• [WHAT YOU NEED TO DO]
Where does the string "kind" appear in the listing below? Copy every line where it does.

· · ·

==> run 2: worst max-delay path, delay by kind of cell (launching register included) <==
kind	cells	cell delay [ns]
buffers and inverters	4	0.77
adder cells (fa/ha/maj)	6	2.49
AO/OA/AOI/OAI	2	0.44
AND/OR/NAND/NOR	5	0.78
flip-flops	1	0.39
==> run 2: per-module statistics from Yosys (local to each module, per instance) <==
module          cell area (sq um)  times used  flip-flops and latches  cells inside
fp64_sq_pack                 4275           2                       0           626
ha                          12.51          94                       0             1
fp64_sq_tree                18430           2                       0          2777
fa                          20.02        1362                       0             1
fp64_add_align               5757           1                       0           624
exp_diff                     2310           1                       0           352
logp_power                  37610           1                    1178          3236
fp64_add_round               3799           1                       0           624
What follows belongs to an exercise in optimizing a design on an open flow for small area and a short achievable clock period; a production flow would make more cautious choices.
RTL that was checked went through simulation tests only; none was proved equivalent to the original.
Power figures rest on the tool's default switching activity, not on a simulated workload.

## bit_twiddle
module bit_twiddle (
    input  wire         clk,
    input  wire         rst,
    input  wire         in_valid,
    input  wire [5:0]   cmd,
    input  wire [127:0] value,
    input  wire [127:0] distance,
    output reg          out_valid,
    output reg  [1:0]   status,
    output reg  [127:0] result
);
    localparam NP = 27;      
    wire [5:0] t, tn, u;
    wire [3:0] w;
    wire       ka, kb, kc, fillen, k_o, k_b, k_r, k_pop, k_hib, k_lob;
    wire [1:0] st;
    bt_ctl u_ctl (
        .cmd(cmd), .vneg(value[127]), .distance(distance),
        .t(t), .tn(tn), .w(w), .u(u), .ka(ka), .kb(kb), .kc(kc), .fillen(fillen),
        .k_o(k_o), .k_b(k_b), .k_r(k_r), .k_pop(k_pop), .k_hib(k_hib), .k_lob(k_lob),
        .status(st)
    );
    wire npow2 = value[127] & ~|(value[126:0] & ~value[127:1]);
    wire [NP-1:0] p;
    bt_pop_a u_pop_a (.value(value[126:0]), .p(p));
    reg          s1_valid;
    reg          s1_npow2;
    reg [5:0]    s1_t, s1_tn, s1_u;
    reg [3:0]    s1_w;
    reg          s1_ka, s1_kb, s1_kc, s1_fillen;
    reg          s1_k_o, s1_k_b, s1_k_r, s1_k_pop, s1_k_hib, s1_k_lob;
    reg [1:0]    s1_status;
    reg [127:0]  s1_value;
    reg [NP-1:0] s1_p;
    always @(posedge clk) begin
        if (rst) s1_valid <= 1'b0;
        else     s1_valid <= in_valid;
        s1_npow2  <= npow2;
        s1_t      <= t;
        s1_tn     <= tn;
        s1_u      <= u;
        s1_w      <= w;
        s1_ka     <= ka;
        s1_kb     <= kb;
        s1_kc     <= kc;
        s1_fillen <= fillen;
        s1_k_o    <= k_o;
        s1_k_b    <= k_b;
        s1_k_r    <= k_r;
        s1_k_pop  <= k_pop;
        s1_k_hib  <= k_hib;
        s1_k_lob  <= k_lob;
        s1_status <= st;
        s1_value  <= value;
        s1_p      <= p;
    end
    wire [63:0] y;
    bt_window u_win (
        .x(s1_value[63:0]), .t(s1_t), .tn(s1_tn), .w(s1_w), .u(s1_u),
        .ka(s1_ka), .kb(s1_kb), .kc(s1_kc), .fillen(s1_fillen),
        .k_o(s1_k_o), .k_b(s1_k_b), .k_r(s1_k_r), .y(y)
    );
    wire [6:0] pop;
  ...
Size: ~3300 cells after synthesis, about 320 flip-flops, roughly 400 I/O pins, about 25000 um^2 of cells after synthesis.
clock: 9.0 ns
lec_check: 0
cap_margin: 40
cell_pad_in_sites_detail_placement: 1
cell_pad_in_sites_global_placement: 1
core_margin: 2
core_utilization: 40
place_density: 0.65
setup_slack_margin: 5
slew_margin: 40
standard.sh (not shown) runs the stock make flow with config.mk's settings and CLKGATE_MAP_FILE= SYNTH_SCRIPT=/design/flow/synth_recipe.tcl, a recipe that flattens the netlist after the stock synthesis.
==> flow/flow/run.sh <==
#!/bin/bash
# Layout flow: the standard flow (standard.sh: the standard synthesis,
# floorplan, placement, CTS, routing), except that the ports are buffered
# with plain buffers (buf_1) instead of the delay buffers buffer_ports picks
# by default. Every input and output port still gets its own buffer.
set -euo pipefail
bash standard.sh "BUFFER_PORTS_ARGS=-buffer_cell sky130_fd_sc_hd__buf_1" finish > standard.log 2>&1
The first run finished clean.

· · ·

• [SOLUTION FOR THIS EXERCISE]
==> run 2: worst max-delay path, delay by kind of cell (launching register included) <==
kind	cells	cell delay [ns]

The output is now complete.